### Problem requirements
Pull every line that includes the word "VSYNC" from the data.

Items from a data source
<file path="config.mk">
export PLATFORM = sky130hd
export DESIGN_NAME = capture_frame_controller
export DESIGN_NICKNAME = d
export VERILOG_FILES = /design/src/rtl/capture_frame_controller.sv
export SDC_FILE = /design/constraint.sdc
export NUM_CORES = 1
export LEC_CHECK = 0
export CORE_MARGIN = 3
export CORE_UTILIZATION = 25
export DETAILED_ROUTE_END_ITERATION = 8
export DONT_BUFFER_PORTS = 1
export PLACE_DENSITY = 0.42
export SLEW_MARGIN = 10
export SYNTH_ARGS = -nofsm -noshare
export SYNTH_HDL_FRONTEND = slang
export SYNTH_SLANG_ARGS = --single-unit
</file>
<file path="constraint.sdc">
create_clock -name PCLK -period 4.1 [get_ports PCLK]
set_input_delay 0.82 -clock PCLK [delete_from_list [all_inputs] [get_ports PCLK]]
set_output_delay 0.82 -clock PCLK [all_outputs]
set_load 0.01 [all_outputs]
</file>
<file path="src/rtl/capture_frame_controller.sv">
// Frame capture sequencer for an OV7670 pixel stream: aligns to a frame boundary,
// turns pixel strobes into frame-RAM writes, and reports completion, geometry errors and frame count.
module capture_frame_controller #(
  parameter int H_PIX   = 160,
  parameter int V_LINES = 120,
  parameter int ADDR_W  = 15
) (
  input  logic              PCLK,
  input  logic              RST_N,
  input  logic              START,
  input  logic              CONTINUOUS,
  input  logic              ABORT,
  input  logic              VSYNC,
  input  logic              HREF,
  input  logic              PX_VALID,
  input  logic [7:0]        PX_DATA,
  output logic [7:0]        RAM_DATA,
  output logic [ADDR_W-1:0] RAM_ADDR,
  output logic              RAM_WE,
  output logic              BUSY,
  output logic              FRAME_DONE,
  output logic              FRAME_ERR,
  output logic [7:0]        FRAME_CNT
);

  localparam int COL_W = $clog2(H_PIX + 1);
  localparam int ROW_W = $clog2(V_LINES + 1);

  typedef enum logic [1:0] {IDLE, WAIT_VS, CAPTURE, DONE} state_t;

  state_t            state;
  logic              vs_q;
  logic              href_q;
  logic [COL_W-1:0]  col;
  logic [ROW_W-1:0]  row;
  logic [ADDR_W-1:0] line_base;

  logic             vs_fall, vs_rise, href_fall;
  logic             col_ok, row_ok, accept, clip;
  logic             line_close, short_line, row_short;
  logic [ROW_W-1:0] row_closed;

  always_comb begin
    vs_fall    = vs_q & ~VSYNC;
    vs_rise    = ~vs_q & VSYNC;
    href_fall  = href_q & ~HREF;
    col_ok     = (col < COL_W'(H_PIX));
    row_ok     = (row < ROW_W'(V_LINES));
    accept     = HREF & PX_VALID & col_ok & row_ok;
    clip       = HREF & PX_VALID & ~(col_ok & row_ok);
    line_close = href_fall & (col != '0);
    short_line = (col != COL_W'(H_PIX));
    // The row count used by the end-of-frame check must include a line closing in the same cycle.
    row_closed = (line_close && row_ok) ? row + 1'b1 : row;
    row_short  = (row_closed != ROW_W'(V_LINES));
  end

  always_ff @(posedge PCLK or negedge RST_N) begin
    if (!RST_N) begin
      state      <= IDLE;
      vs_q       <= 1'b0;
      href_q     <= 1'b0;
      col        <= '0;
      row        <= '0;
      line_base  <= '0;
      RAM_DATA   <= '0;
      RAM_ADDR   <= '0;
      RAM_WE     <= 1'b0;
      BUSY       <= 1'b0;
      FRAME_DONE <= 1'b0;
      FRAME_ERR  <= 1'b0;
      FRAME_CNT  <= '0;
    end else begin
      vs_q       <= VSYNC;
      href_q     <= HREF;
      RAM_WE     <= 1'b0;
      FRAME_DONE <= 1'b0;
      if (ABORT) begin
        state <= IDLE;
        BUSY  <= 1'b0;
      end else begin
        case (state)
          IDLE: begin
            if (START) begin
              state     <= WAIT_VS;
              BUSY      <= 1'b1;
              FRAME_ERR <= 1'b0;
              col       <= '0;
              row       <= '0;
              line_base <= '0;
            end
          end
          WAIT_VS: begin
            if (vs_fall) state <= CAPTURE;
          end
          CAPTURE: begin
            if (accept) begin
              RAM_WE   <= 1'b1;
              RAM_ADDR <= line_base + ADDR_W'(col);
              RAM_DATA <= PX_DATA;
              col      <= col + 1'b1;
            end
            if (line_close) begin
              col <= '0;
              row <= row_closed;
              if (row_ok) line_base <= line_base + ADDR_W'(H_PIX);
            end
            if (clip || (line_close && short_line) || (vs_rise && row_short))
              FRAME_ERR <= 1'b1;
            if (vs_rise) begin
              state      <= DONE;
              FRAME_DONE <= 1'b1;
              FRAME_CNT  <= FRAME_CNT + 1'b1;
            end
          end
          DONE: begin
            if (CONTINUOUS) begin
              state     <= WAIT_VS;
              col       <= '0;
              row       <= '0;
              line_base <= '0;
            end else begin
              state <= IDLE;
              BUSY  <= 1'b0;
            end
          end
        endcase
      end
    end
  end

endmodule

</file>
==> impl_summary.md, run 1 <==
Run status
The flow ran to the end, and the final reports show no timing, DRC or antenna violations.

Floorplan
The floorplan step set the die width to 120 um. For this configuration, the core starts out at a cell density of 25.7%. After floorplanning, the core was divided into 41 placement rows. The die is 120 um tall. Pin placement for this block handled 51 I/O pins. The floorplan die area is 14500 um2. The total area inside the core boundary comes to 12700 um2.

STA
Static timing analysis puts the maximum clock frequency at 0.386 GHz. Setup total negative slack on the finished layout was measured at 0 ps. Measured against its own limit, the worst slew margin works out to 47.4%. Setup violations remaining at the end of the flow were counted as 0. The final clock period utilization by the worst path is 63.2%. The count of endpoints failing hold in the final timing report is 0. Subtracting the final worst setup slack from the clock period gives 2590 ps.

The final number of max-transition violations is 0. Setup repair after global routing left no endpoint under its margin. The final clock skew is 9.51 ps. The transition time at the pin with the least slew margin is 786 ps.

Clock network
After clock tree synthesis, the clock-pin slew on the worst setup and hold paths is 60 ps. The number of cells upsized or downsized after cts is 0. The maximum buffer depth of the clock tree is 2. The sink count of the clock tree is 64. For the worst-skew pair, the clock arrives at the later sink with an insertion delay of 320 ps. TritonCTS built the clock tree. CTS built an H-tree with a depth of 3. The tree is rooted in a clkbuf_16.

Post-CTS timing repair inserted 0 buffers for setup. Buffers inserted to repair hold after CTS numbered 0. The number of clock buffers added by TritonCTS is 9.

Setup path
Data on the critical path is required at its endpoint by 4290 ps. The kind of end point of the critical path is a register. The category of the worst setup path launch point is a register. Of all nets on the critical path, the largest fanout is 11. The critical path class is register to register.

The critical path arrival is 2790 ps.

Finish
The post-layout instance count excluding filler cells is 522. Across the whole layout, storage elements account for 1600 um2. The final net count is 374. After filler insertion, the fill cell instance count of the layout stands at 1356. Summing all multi-input logic gate instances after layout gives 1590 um2. The area growth from synthesis to layout is 15.4%. At the end of the flow the core is filled with cells to 29.7%. In the final layout, the share of cells above drive strength 1 is 8.29%. The number of antenna diodes in the final layout is 0.

Detailed routing
The detail route stage leaves a number of antenna-violating nets equal to 0. For this run, the detailed router's first-pass iteration total came to 4. The average detailed-routed wire length per instance is 14.3 um. The number of vias per cell after detailed routing is 4.64. In this run, the number of DRC markers left after iteration 0 of detailed routing was 112. The detailed-route DRC error count is 0. For this block, the routed nets add up to 7.49 mm of wire.

Across all layers, the routed design uses 2423 vias.

Place
At the end of routability-driven placement, the weighted congestion stood at 0.740. Input and output buffers added on the ports amount to 0. The HPWL after detailed placement is 5.31 mm. The number of placed cells counting well taps is 506.

GRT
The global routing stage identified its most utilized layer as met2. The total overflow left after global routing is 0. The number of antenna violations at the first check in global routing is 0.

The aggregate global-route resource usage is 10.8%. The met1 layer usage reported by global route is 14.3%. The first global-routing pass estimated 12.5 mm of wire. Entering global routing, the biggest net connects 65 pins. The via count of the first global-routing pass is 2373. Global routing used 16.1% of the available met2 tracks. The routing usage on met3 is 4.77%.

Pwr
The total power per unit cell area is 589 nW/um2. The peak supply drop is 0.000202 V. The power after layout is 2230 uW. The leakage power figure is 0.00171 uW.

Synth
The total standard cell area after synthesis is 3270 um2. The most used flip-flop cell after synthesis is dfrtp_1. The cell count after synthesis came out at 346. In the synthesized netlist the async set-or-reset flop fraction comes to 100%. Synthesis inferred 64 register bits. Sorting the synthesized cells by area gives the leading types as dfrtp_1 49%, nand2_1 7.7%, xnor2_1 5.4%, ha_1 5.0%, o21ai_0 3.4%. The count of flip-flops with a built-in enable after synthesis is 0. The net count after synthesis is 375. After synthesis, the netlist uses 46 different library cells.

The largest area contributor in the synthesized netlist is dfrtp_1. The share of the Yosys chip area taken by registers is 48.9%. Dividing the synthesized area by the synthesized cell count gives 9.46 um2. The synthesized design devotes to its leading area cell type 48.9% of total area. The count of warnings emitted by yosys is 0.

Worst hold path
The worst hold path belongs to the class input port to asynchronous set/reset pin.

Flow run
Max-cap violations in this run came to 0.
[flip-flops by register name, summed over array words and instances (netlist names)]
register and flops:
line_base 10, state 2, FRAME_ERR 1, vs_q 1, col 8, FRAME_DONE 1, BUSY 1, RAM_DATA 8
RAM_ADDR 15, href_q 1, RAM_WE 1, FRAME_CNT 8, row 7
[cell families after synthesis]
family          Yosys count  synth area share [%]
simple gates            151                  22.3
fa+ha+maj                13                  4.97
xor+xnor                 29                  7.76
mux                       4                  1.30
compound gates           63                  12.1
buf+inv                  22                  2.60
flops                    64                  48.9
[layout by cell type (no fill, tap or decap), types with 3 or more instances in the layout]
master	instances
dfrtp_1	64
nand2_1	67
a21oi_1	17
nor3_1	9
o21ai_0	22
ha_1	13
xnor2_1	20
nor2_1	25
a22oi_1	3
and3_1	6
inv_1	8
clkbuf_16	9
or3_1	4
nand4_1	9
nand2b_1	6
a21o_1	3
xor2_1	9
nor4_1	5
nand3_1	7
[worst max-delay path, stage by stage (launching register included)]
cell      delay (ps)
dfrtp_1          420
inv_1            130
ha_1             410
inv_2            140
a2111o_1         480
a31oi_1          500
o21ai_0          200
nand2_1          110
o31ai_1           70
[synthesized netlist by cell type, types with 2 or more instances]
cell / count
nor2_1: 25
nand2b_1: 6
nor2b_1: 2
o31ai_1: 2
a31oi_1: 2
o311ai_0: 2
a21o_1: 3
o21ai_0: 22
or3_1: 4
mux2i_1: 2
a22oi_1: 3
nand3_1: 7
a21oi_1: 17
nand3b_1: 2
a32o_1: 2
inv_1: 8
dfrtp_1: 64
a41oi_1: 2
nor3_1: 9
nand4_1: 9
ha_1: 13
xnor2_1: 20
nor4_1: 5
buf_2: 2
clkbuf_1: 10
mux2_2: 2
o211ai_1: 2
or2_2: 2
and3_1: 6
xor2_1: 9
nand2_1: 67
[path summary, 6_finish.rpt]
check                             startpoint      endpoint  slack [ps]  cells past startpoint
min in group PCLK                      VSYNC          vs_q         520                      0
worst max-delay path                state[0]        col[4]        1510                      8
worst min-delay path                   RST_N  RAM_ADDR[12]         190                      0
worst min register to register  FRAME_CNT[7]  FRAME_CNT[7]         540                      1
worst max register to register      state[0]        col[4]        1510                      8
max in group asynchronous              RST_N        col[5]        3800                      0
[per-stage QoR]
stage          area (um2)  hold slack, ps  setup WS [ps]
5_1_grt              3780             168           1280
6_report             3780             192           1510
4_1_cts              3780             172           1470
3_3_place_gp         3440             527           1510
3_5_place_dp         3440             527           1480
2_1_floorplan        3270             499           1660
[routing by layer]
layer  vias up  share of wire (%)
met1      1166                 49
met2        52                 43
met4         0               0.65
met3         4                7.0
li1       1201                  -
met5         -                  0
[power by group]
group | internal [uW] | leakage (uW) | switching, uW | total [uW]
logic | 198 | 0.000677 | 297 | 496
clock network | 551 | 0.000155 | 289 | 839
registers | 740 | 0.000874 | 151 | 890
[layout make-up]
| cell class | count | share of cell area (%) |
|---|---|---|
| clock buffer | 10 | 6.33 |
| clock inverter | 6 | 2.45 |
| inverter | 9 | 0.895 |
| multi-input combinational | 260 | 42.0 |
| sequential | 64 | 42.4 |
| tap | 172 | 5.70 |
| timing repair buffer | 1 | 0.199 |
No activity file was read; power rests on OpenSTA's default activity.
==> inputs of run 2 (changes only) <==
--- a/config.mk
+++ b/config.mk
@@ -9,7 +9,7 @@
 export CORE_UTILIZATION = 25
 export DETAILED_ROUTE_END_ITERATION = 8
 export DONT_BUFFER_PORTS = 1
-export PLACE_DENSITY = 0.42
+export PLACE_DENSITY = 0.44
 export SLEW_MARGIN = 10
 export SYNTH_ARGS = -nofsm -noshare
 export SYNTH_HDL_FRONTEND = slang
==> constraint.sdc (replaced) <==
create_clock -name PCLK -period 2.33 [get_ports PCLK]
set_input_delay 0.466 -clock PCLK [delete_from_list [all_inputs] [get_ports PCLK]]
set_output_delay 0.466 -clock PCLK [all_outputs]
set_load 0.01 [all_outputs]
==> run 2 against run 1 <==
  * Final cell count up 4.8%
  * Register-to-register slack worse by 1400 ps
  * Via count up 4.0%
  * Sequential cell count unchanged
  * Largest power group is now clock
  * Critical path depth down 2
  * Critical path type unchanged
  * First-iteration DRC count up 39%
  * Maximum frequency up 15%
  * Sequential share of layout area down 2.7 points
  * Global-route usage up 0.29 points
  * Clock skew down 3.9 ps
==> impl_summary.md, run 2 (synthesis gave the netlist of run 1 again) <==
Finish
The area added between synthesis and finish is 23.3% (was 15.4%). The largest register by flop count is RAM_ADDR (unchanged). The final net count is 399 (was 374).

The commonest non-fill, non-tap cell in the layout is nand2_1 (unchanged). The diode insertion count for antenna repair is 0 (unchanged). Commonest non-fill, non-tap cells in the layout: 67 x nand2_1, 64 x dfrtp_1, 25 x nor2_1, 25 x buf_4, 22 x o21ai_0 (was 67 x nand2_1, 64 x dfrtp_1, 25 x nor2_1).

The fraction of layout cells with a size suffix above 1 is 16.8% (was 8.29%). Top flop regs: RAM_ADDR: 15 flops, line_base: 10 flops (unchanged). The flip-flop count of the largest register, all copies and words added is 15 (unchanged).

Pwr
The peak supply drop was 0.000411 V (was 0.000202 V). The leakage power figure is 0.00186 uW (was 0.00171 uW). The total power per unit cell area is 1060 nW/um2 (was 589 nW/um2). The power after layout is 4260 uW (was 2230 uW).

Setup path
The critical path class is register to register (unchanged). The critical path arrival is 2510 ps (was 2790 ps). The kind of end point of the critical path was a register (unchanged). The category of the worst setup path launch point was a register (unchanged). The endpoint of the worst register-to-register path is line_base[10] (was col[4]). The number of cells on the worst reg-to-reg path is 6 (was 8).

The required time reported for the critical path endpoint is 2590 ps (was 4290 ps). The flop-to-flop setup slack was 80 ps (was 1510 ps). The start of the worst register-to-register path is state[0] (unchanged). The highest fanout seen on the critical path was 5 (was 11).

Clock network
The sink count of the clock tree is 64 (unchanged). The maximum buffer depth of the clock tree is 2 (unchanged). The number of CTS-inserted buffers was 9 (unchanged).

The root buffer selected by CTS is clkbuf_16 (unchanged). The clock transition time at the flip-flop clock pins of the worst setup and hold paths is 50 ps (was 60 ps). The clock latency on the worst-skew pair is 330 ps (was 320 ps). The H-tree depth is 3 (unchanged). The TritonCTS clock tree is done (unchanged).

Worst hold path
The class of the tightest hold or removal check is input port to asynchronous set/reset pin (unchanged).

Detailed routing
The detailed-route wire length is 7.80 mm (was 7.49 mm). The number of vias per cell after detailed routing is 4.61 (was 4.64). The number of vias after detailed routing is 2519 (was 2423).

The detailed-routing iteration count for the pre-antenna-repair pass came to 4 (unchanged). The average detailed-routed wire length per instance is 14.3 um (about the same). The number of routed nets with antenna violations is 0 (unchanged). The iteration-0 DRC count of the detailed router is 156 (was 112). The detailed-route DRC error count is 0 (unchanged).

STA
The transition time at the pin with the least slew margin is 388 ps (was 786 ps). The clock period minus final worst setup slack was 2250 ps (was 2590 ps). The final clock skew is 5.59 ps (was 9.51 ps).

The max-slew headroom at the worst pin is 74.1% (was 47.4%). The fmax was 0.444 GHz (was 0.386 GHz). The count of endpoints failing hold in the final timing report is 0 (unchanged).

The final clock period utilization by the worst path is 96.7% (was 63.2%). The final number of max-transition violations is 0 (unchanged). The final total negative setup slack was 0 ps (unchanged). The number of setup violations in the final report is 0 (unchanged).

Floorplan
The area of the core is 12700 um2 (unchanged). The number of standard-cell rows in the floorplan came to 41 (unchanged). The vertical die dimension is 120 um (unchanged).

The floorplan die area came to 14500 um2 (unchanged). The starting density of the core is 25.7% (unchanged). The die width is 120 um (unchanged). The number of I/O pins is 51 (unchanged).

GRT
The wire length of the first global-routing pass came to 12.9 mm (was 12.5 mm). The number of antenna violations at the first check in global routing was 0 (unchanged). The aggregate global-route resource usage is 11.1% (was 10.8%). The via count of the first global-routing pass came to 2473 (was 2373). The largest net degree at the start of global routing is 65 (unchanged). The total global routing overflow is 0 (unchanged).

Place
The routability-driven placement congestion ratio is 0.837 (was 0.740). The HPWL after detailed placement is 5.50 mm (was 5.31 mm). The number of input and output port buffers inserted came to 0 (unchanged).

Run status
Status: finished, final reports clean (unchanged).

Flow run
The max capacitance violation total is 0 (unchanged).
[run 2: final cells by class]
cell class,instances,area [um2]
fill,1357,8690
multi-input combinational,260,1620
sequential,64,1600
clock buffer,9,225
timing repair buffer,26,215
tap,172,215
clock inverter,7,125
inverter,9,33.8
[run 2: worst max-delay path by stage]
stage / start / endpoint / slack (ps)
after detailed placement: state[1] / line_base[12] / 8
after floorplan: state[0] / line_base[14] / 60
after CTS: state[1] / line_base[12] / 3
after global placement: state[1] / line_base[12] / 80
after global routing: col[0] / FRAME_ERR / -20
final: state[0] / line_base[10] / 80
[run 2: through the flow]
stage / worst slack, ps / util [%] / cells / hold WS [ps] / cell area (um2)
4_1_cts: 3.13 / 31.2 / 542 / 22.4 / 3970
5_1_grt: -23.9 / 31.7 / 547 / 38.4 / 4040
3_5_place_dp: 7.84 / 28.2 / 525 / 173 / 3590
3_3_place_gp: 76.1 / 28.2 / 525 / 174 / 3590
6_report: 77.4 / 31.7 / 547 / 24.8 / 4040
2_1_floorplan: 64.1 / - / 346 / 170 / 3270
[run 2: what timing repair did]
action,in CTS,in global routing
setup buffers,0,5
resized for setup,0,9
endpoints found under the hold margin,64,0
hold buffers,1,0
endpoints found under the setup margin,0,4
[run 2: metal layers]
layer | global-route usage, % | part of all wire (%) | vias to the layer above
met1 | 15.3 | 49 | 1190
met4 | 3.90 | 1.5 | 0
met5 | 0 | 0 | -
li1 | - | - | 1260
met2 | 15.9 | 43 | 58
met3 | 4.26 | 7.1 | 11
[run 2: critical path, cell delays in order, from the launching register on]
cell and delay (ps):
dfrtp_1 420, buf_4 150, ha_1 220, or4_4 540, or3_4 410, or3_4 340
a21oi_2 110
[run 2: where the power goes]
group          leakage [uW]  switching [uW]  internal [uW]
clock network      0.000171             530           1060
registers          0.000874             233           1300
logic              0.000812             622            519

### Result for this task
  input  logic              VSYNC,
    vs_fall    = vs_q & ~VSYNC;
    vs_rise    = ~vs_q & VSYNC;
      vs_q       <= VSYNC;
min in group PCLK                      VSYNC          vs_q         520                      0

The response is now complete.